++++ Source data
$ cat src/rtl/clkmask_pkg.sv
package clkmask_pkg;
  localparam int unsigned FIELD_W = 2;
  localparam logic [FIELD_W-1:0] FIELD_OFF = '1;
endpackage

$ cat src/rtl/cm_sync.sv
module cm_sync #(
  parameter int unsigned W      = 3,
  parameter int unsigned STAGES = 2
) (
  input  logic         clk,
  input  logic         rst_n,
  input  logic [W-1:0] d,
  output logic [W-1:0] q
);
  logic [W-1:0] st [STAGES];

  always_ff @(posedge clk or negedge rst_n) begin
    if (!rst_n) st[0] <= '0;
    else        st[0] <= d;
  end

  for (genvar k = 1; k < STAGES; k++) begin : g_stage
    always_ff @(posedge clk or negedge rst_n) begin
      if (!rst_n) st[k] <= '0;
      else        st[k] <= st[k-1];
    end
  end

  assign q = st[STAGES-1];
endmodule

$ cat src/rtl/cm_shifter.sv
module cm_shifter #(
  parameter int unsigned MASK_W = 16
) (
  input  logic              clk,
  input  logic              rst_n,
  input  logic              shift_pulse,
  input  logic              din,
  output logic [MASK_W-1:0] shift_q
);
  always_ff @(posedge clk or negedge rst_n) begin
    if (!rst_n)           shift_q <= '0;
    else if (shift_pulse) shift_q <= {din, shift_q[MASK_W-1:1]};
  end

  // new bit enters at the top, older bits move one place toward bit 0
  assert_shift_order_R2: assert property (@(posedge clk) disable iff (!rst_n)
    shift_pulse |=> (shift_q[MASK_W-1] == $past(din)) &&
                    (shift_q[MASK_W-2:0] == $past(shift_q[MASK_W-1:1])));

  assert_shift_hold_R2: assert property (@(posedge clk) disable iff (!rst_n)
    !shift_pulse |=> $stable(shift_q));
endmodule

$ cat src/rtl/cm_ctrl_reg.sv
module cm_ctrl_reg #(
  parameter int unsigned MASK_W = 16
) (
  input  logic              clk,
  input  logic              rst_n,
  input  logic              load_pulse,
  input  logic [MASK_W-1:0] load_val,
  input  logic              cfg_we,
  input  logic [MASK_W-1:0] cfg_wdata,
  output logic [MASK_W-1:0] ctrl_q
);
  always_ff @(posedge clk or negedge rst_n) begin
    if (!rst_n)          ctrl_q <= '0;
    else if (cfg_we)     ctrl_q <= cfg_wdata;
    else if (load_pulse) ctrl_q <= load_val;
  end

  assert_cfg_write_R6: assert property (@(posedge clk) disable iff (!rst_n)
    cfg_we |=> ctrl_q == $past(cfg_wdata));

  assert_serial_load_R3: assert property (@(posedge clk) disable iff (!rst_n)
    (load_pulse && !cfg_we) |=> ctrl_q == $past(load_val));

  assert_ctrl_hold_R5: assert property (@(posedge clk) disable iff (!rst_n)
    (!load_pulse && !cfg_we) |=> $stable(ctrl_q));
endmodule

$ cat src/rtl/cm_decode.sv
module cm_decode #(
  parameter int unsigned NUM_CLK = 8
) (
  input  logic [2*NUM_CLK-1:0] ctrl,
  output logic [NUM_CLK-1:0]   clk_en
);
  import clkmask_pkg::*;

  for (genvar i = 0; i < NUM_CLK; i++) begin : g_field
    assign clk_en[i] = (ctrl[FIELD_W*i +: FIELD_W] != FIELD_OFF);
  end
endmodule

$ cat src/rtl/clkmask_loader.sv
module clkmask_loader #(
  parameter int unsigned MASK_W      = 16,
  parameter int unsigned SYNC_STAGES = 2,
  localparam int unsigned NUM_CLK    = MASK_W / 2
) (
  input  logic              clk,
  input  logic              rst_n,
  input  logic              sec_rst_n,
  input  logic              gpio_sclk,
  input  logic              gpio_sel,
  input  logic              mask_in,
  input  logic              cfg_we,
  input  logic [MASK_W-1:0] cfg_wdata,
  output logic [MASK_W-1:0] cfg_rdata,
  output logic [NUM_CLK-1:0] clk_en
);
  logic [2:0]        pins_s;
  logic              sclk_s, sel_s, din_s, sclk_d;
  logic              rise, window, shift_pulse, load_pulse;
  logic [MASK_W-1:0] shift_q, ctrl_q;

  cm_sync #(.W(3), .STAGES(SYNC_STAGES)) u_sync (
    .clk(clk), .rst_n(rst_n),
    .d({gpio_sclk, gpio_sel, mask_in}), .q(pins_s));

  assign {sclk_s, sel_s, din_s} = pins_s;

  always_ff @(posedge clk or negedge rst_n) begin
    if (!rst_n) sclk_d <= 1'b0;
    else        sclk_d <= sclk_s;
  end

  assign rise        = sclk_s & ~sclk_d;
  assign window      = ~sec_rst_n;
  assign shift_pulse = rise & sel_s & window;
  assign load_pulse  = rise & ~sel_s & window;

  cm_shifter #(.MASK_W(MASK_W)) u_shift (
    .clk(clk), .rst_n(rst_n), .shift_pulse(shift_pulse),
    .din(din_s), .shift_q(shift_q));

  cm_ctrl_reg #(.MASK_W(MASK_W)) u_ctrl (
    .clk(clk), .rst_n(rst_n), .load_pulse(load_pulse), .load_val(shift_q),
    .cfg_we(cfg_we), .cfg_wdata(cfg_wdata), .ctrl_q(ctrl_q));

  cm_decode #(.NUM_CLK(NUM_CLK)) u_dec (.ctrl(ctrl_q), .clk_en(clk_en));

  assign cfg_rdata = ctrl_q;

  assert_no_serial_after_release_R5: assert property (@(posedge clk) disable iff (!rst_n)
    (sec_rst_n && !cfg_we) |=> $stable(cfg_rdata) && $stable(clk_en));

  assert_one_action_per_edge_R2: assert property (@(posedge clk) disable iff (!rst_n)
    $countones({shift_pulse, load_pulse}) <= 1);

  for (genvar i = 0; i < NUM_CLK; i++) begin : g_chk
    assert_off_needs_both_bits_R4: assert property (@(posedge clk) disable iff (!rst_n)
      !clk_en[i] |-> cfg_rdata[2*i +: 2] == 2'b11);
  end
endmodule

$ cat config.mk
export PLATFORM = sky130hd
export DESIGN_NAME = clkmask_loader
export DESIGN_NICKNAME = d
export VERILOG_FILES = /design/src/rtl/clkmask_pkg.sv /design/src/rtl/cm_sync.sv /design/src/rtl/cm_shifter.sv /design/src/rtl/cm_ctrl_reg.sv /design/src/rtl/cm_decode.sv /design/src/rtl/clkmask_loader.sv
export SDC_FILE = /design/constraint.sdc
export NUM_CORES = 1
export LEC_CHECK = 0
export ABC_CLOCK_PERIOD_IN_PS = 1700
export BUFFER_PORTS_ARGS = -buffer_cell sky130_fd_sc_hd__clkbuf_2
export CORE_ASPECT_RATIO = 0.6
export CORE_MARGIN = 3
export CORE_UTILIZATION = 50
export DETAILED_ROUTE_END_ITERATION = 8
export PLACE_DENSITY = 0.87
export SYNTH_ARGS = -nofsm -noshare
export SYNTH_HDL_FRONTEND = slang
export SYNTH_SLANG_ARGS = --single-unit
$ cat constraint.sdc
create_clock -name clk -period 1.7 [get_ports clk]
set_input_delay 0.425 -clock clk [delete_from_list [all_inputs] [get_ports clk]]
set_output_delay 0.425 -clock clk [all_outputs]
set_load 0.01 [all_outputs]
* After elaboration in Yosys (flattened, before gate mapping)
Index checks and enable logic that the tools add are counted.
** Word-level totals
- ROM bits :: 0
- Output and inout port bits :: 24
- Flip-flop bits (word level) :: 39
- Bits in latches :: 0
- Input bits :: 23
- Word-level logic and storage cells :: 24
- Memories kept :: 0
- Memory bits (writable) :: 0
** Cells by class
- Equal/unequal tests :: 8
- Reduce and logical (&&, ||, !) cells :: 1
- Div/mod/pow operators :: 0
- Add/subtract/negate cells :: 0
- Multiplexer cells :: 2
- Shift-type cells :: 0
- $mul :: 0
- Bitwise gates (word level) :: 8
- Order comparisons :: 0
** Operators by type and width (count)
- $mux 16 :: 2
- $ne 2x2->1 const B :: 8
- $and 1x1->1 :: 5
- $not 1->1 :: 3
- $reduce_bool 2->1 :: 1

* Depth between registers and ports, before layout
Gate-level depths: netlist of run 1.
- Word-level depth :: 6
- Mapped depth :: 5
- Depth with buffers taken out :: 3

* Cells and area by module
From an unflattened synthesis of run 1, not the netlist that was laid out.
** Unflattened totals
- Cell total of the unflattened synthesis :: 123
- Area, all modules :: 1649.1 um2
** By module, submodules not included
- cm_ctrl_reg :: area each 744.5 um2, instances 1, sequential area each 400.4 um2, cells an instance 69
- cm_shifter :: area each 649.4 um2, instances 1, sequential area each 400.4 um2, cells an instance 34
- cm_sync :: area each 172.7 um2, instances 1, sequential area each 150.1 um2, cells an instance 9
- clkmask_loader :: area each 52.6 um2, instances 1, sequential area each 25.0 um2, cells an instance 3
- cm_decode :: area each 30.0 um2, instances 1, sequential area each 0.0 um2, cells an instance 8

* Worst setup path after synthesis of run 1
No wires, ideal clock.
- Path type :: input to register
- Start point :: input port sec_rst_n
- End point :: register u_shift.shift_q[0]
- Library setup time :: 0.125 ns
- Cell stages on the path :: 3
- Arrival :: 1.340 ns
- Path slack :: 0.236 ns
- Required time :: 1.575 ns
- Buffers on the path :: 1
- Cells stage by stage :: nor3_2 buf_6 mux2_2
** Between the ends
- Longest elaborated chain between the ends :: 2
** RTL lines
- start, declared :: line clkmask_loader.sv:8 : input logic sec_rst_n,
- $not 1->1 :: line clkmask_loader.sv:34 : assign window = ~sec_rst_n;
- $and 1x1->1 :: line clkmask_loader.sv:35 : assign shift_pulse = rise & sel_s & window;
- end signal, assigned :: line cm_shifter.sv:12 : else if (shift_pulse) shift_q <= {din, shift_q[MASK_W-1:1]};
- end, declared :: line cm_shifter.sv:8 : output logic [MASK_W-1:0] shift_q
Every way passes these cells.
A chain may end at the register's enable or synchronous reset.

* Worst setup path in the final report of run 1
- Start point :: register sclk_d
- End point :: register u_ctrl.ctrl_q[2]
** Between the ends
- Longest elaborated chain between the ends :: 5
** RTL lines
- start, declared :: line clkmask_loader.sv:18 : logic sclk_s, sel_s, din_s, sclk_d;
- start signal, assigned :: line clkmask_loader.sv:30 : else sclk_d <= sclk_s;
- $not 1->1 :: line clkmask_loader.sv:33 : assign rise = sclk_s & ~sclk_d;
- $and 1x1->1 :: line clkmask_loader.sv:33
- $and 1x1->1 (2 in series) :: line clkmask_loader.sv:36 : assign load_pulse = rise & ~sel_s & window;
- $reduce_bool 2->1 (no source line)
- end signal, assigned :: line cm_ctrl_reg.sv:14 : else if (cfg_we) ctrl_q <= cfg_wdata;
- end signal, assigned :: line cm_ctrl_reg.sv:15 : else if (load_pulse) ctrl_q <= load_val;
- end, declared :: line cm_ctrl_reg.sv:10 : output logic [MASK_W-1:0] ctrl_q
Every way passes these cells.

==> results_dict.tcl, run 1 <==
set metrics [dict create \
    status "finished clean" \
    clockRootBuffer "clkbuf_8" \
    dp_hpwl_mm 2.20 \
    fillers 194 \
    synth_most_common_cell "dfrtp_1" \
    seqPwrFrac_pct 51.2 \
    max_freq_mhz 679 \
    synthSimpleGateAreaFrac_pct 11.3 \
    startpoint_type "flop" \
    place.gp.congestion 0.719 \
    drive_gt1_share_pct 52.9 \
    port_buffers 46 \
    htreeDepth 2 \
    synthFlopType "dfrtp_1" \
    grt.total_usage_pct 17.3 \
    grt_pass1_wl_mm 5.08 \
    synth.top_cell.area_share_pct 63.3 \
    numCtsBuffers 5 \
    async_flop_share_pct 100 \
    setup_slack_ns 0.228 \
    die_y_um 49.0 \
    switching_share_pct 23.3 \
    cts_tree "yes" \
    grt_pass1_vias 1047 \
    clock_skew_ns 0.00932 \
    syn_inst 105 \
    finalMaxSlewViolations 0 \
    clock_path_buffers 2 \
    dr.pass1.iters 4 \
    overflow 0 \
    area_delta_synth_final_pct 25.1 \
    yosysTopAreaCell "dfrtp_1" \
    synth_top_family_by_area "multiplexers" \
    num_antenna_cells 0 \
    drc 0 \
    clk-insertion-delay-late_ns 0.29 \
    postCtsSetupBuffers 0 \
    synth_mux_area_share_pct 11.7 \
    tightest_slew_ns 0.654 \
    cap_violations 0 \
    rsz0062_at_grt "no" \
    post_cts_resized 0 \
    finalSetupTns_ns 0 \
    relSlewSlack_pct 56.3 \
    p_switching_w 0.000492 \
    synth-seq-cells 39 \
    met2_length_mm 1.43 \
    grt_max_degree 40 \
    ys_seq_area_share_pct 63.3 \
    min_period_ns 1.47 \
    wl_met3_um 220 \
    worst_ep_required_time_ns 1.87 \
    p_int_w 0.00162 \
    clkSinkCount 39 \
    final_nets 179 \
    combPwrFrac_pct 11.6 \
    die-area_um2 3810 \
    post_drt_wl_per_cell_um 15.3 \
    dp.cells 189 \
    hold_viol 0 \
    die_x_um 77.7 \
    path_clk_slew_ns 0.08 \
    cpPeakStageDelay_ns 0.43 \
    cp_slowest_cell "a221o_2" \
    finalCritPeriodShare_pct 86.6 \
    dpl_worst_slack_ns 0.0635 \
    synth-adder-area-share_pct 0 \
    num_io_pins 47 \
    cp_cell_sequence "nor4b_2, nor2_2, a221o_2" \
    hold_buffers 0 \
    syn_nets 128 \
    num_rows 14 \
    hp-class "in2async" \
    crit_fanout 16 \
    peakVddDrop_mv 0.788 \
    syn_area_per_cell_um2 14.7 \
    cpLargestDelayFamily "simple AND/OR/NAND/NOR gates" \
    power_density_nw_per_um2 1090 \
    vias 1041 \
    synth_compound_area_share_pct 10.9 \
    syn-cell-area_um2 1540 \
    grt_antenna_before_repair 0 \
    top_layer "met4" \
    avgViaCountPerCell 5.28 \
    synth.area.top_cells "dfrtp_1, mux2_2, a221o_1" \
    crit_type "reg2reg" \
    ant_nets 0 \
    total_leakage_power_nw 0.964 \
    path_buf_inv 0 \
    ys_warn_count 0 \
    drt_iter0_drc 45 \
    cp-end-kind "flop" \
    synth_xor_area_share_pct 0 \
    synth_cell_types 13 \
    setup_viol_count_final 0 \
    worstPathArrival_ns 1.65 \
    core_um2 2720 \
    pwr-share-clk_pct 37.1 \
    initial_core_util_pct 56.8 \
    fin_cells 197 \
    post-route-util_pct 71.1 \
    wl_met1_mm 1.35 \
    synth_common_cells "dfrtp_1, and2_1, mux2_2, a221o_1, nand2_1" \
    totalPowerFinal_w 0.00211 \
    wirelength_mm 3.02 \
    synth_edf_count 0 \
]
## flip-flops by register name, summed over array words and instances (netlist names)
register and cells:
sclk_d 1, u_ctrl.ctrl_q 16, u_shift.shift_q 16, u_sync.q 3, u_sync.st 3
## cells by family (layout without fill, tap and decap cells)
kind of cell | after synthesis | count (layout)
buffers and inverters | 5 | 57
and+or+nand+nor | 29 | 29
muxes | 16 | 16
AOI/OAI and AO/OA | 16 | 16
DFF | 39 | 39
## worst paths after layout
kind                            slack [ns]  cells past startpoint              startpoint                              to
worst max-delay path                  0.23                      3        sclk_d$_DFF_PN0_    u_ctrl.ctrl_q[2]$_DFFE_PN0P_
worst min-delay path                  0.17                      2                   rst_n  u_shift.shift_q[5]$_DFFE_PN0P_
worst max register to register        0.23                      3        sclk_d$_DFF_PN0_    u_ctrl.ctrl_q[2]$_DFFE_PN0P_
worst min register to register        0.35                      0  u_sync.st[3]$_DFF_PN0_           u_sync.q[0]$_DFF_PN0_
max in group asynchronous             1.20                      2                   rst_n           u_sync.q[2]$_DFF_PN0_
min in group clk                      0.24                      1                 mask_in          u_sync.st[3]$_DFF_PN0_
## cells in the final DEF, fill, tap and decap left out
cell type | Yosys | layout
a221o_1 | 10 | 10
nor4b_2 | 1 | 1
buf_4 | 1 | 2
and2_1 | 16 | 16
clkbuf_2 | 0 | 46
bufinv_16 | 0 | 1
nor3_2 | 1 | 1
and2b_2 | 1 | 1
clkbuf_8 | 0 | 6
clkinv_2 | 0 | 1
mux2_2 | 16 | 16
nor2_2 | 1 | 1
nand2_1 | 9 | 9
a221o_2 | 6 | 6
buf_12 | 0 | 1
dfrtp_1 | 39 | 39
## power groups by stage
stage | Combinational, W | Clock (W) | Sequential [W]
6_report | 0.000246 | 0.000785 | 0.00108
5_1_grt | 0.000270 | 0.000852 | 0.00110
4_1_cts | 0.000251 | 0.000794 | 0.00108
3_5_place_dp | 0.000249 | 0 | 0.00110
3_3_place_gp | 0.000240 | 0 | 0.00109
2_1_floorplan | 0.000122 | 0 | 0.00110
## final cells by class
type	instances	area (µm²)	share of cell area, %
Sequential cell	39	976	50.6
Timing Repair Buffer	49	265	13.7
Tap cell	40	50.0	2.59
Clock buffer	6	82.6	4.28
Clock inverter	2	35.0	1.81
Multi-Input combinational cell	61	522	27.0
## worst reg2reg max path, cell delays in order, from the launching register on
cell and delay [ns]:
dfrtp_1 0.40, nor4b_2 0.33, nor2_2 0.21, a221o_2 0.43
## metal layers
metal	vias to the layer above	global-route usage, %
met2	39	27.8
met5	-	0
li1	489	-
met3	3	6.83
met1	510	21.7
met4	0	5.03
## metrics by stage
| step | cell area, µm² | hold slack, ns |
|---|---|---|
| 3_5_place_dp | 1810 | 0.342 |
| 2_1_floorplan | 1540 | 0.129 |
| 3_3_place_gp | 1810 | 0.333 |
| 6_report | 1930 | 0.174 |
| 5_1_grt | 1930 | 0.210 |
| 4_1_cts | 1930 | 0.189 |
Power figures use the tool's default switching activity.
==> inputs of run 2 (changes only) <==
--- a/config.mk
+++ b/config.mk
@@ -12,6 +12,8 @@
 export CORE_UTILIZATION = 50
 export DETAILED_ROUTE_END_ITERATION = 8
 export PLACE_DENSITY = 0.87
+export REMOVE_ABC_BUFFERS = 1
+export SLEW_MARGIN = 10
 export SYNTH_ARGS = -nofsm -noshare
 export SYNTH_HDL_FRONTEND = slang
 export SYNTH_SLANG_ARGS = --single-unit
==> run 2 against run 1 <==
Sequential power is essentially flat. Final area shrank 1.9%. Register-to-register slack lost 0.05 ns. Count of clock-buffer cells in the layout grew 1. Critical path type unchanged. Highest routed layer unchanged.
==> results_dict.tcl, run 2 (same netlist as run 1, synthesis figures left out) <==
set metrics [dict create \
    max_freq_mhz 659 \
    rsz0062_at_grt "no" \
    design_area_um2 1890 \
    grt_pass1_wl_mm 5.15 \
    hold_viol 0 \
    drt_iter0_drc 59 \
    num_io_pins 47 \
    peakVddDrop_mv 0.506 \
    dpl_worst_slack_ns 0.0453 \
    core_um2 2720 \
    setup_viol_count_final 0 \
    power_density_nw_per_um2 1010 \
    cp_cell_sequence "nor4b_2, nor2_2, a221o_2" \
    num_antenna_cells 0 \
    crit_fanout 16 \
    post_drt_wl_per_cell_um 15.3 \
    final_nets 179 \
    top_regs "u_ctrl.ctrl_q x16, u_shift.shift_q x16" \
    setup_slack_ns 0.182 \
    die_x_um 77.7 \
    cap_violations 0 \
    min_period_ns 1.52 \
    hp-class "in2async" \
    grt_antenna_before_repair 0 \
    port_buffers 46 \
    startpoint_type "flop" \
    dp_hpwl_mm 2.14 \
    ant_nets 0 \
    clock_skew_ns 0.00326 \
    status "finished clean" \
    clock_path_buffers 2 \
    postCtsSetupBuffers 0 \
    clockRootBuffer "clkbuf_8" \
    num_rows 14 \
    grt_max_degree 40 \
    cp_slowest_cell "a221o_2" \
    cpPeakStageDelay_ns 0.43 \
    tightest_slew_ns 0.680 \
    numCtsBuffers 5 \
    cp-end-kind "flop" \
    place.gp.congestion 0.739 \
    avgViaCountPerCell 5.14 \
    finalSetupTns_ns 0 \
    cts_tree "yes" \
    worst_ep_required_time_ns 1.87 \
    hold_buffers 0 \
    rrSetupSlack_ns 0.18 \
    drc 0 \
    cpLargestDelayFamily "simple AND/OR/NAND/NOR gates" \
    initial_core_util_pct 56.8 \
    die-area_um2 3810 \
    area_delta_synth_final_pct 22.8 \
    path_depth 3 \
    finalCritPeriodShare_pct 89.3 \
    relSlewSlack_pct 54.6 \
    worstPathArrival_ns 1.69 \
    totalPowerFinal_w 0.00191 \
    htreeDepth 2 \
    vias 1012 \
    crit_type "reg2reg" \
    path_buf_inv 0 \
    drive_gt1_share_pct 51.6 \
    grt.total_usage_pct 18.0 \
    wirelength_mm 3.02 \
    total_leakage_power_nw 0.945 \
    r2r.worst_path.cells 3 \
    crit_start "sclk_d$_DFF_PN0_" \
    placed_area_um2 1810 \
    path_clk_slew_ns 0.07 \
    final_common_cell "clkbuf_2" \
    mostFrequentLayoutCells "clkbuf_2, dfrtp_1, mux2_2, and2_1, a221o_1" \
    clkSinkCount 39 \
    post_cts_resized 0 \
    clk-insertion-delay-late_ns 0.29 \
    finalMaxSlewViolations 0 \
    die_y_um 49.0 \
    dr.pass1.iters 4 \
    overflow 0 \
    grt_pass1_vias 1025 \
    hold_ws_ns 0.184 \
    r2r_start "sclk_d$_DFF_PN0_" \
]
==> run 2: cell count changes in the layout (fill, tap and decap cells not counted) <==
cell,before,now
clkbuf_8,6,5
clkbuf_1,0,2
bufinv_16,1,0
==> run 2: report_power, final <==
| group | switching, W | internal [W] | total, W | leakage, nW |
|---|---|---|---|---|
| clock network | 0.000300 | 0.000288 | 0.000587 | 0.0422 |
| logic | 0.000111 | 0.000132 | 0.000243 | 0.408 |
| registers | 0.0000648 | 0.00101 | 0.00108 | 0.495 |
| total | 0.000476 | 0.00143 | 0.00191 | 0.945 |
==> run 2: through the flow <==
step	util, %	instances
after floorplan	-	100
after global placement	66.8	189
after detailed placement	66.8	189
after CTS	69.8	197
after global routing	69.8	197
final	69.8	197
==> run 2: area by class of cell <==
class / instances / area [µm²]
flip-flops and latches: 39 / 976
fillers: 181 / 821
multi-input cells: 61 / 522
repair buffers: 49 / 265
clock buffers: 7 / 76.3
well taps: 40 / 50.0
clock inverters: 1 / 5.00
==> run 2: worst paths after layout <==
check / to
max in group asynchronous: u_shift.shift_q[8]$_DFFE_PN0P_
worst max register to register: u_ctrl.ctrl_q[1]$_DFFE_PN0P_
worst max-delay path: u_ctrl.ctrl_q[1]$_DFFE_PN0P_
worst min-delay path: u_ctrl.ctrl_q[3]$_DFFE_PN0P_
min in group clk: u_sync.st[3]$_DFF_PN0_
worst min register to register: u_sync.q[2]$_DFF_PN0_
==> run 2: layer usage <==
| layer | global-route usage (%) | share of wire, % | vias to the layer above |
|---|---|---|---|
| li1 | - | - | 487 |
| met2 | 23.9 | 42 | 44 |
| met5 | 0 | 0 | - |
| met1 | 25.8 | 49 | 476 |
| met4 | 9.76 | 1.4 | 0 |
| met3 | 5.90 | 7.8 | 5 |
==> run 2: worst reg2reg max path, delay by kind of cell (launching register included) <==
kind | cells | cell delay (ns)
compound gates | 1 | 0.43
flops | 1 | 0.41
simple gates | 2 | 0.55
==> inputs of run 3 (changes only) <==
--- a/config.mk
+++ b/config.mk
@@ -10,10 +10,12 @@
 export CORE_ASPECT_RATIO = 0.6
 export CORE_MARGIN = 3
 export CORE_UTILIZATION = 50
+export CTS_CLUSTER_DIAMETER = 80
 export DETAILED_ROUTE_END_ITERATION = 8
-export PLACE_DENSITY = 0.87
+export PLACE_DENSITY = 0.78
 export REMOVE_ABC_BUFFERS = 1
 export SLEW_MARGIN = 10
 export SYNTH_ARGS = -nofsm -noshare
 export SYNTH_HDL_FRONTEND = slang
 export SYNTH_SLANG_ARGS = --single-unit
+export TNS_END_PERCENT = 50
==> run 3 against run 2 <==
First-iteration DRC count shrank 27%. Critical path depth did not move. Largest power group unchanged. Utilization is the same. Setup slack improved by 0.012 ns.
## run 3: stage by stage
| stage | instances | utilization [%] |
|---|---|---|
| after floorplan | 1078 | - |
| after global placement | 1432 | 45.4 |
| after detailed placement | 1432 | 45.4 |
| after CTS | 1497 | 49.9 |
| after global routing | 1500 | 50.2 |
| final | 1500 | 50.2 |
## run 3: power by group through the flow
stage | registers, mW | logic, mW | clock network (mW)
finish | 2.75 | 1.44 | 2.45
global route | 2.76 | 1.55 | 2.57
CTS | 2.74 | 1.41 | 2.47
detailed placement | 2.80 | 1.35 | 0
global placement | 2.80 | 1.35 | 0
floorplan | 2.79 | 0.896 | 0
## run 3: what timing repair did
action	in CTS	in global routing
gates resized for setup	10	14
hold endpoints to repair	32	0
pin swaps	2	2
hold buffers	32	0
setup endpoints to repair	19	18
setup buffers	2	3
++++++++
Would you output, from the records above, exactly the run of lines that starts at the line containing "- Equal/unequal tests :: 8" and ends at the line containing "- Mapped depth :: 5", and only that run?

- Equal/unequal tests :: 8
- Reduce and logical (&&, ||, !) cells :: 1
- Div/mod/pow operators :: 0
- Add/subtract/negate cells :: 0
- Multiplexer cells :: 2
- Shift-type cells :: 0
- $mul :: 0
- Bitwise gates (word level) :: 8
- Order comparisons :: 0
** Operators by type and width (count)
- $mux 16 :: 2
- $ne 2x2->1 const B :: 8
- $and 1x1->1 :: 5
- $not 1->1 :: 3
- $reduce_bool 2->1 :: 1

* Depth between registers and ports, before layout
Gate-level depths: netlist of run 1.
- Word-level depth :: 6
- Mapped depth :: 5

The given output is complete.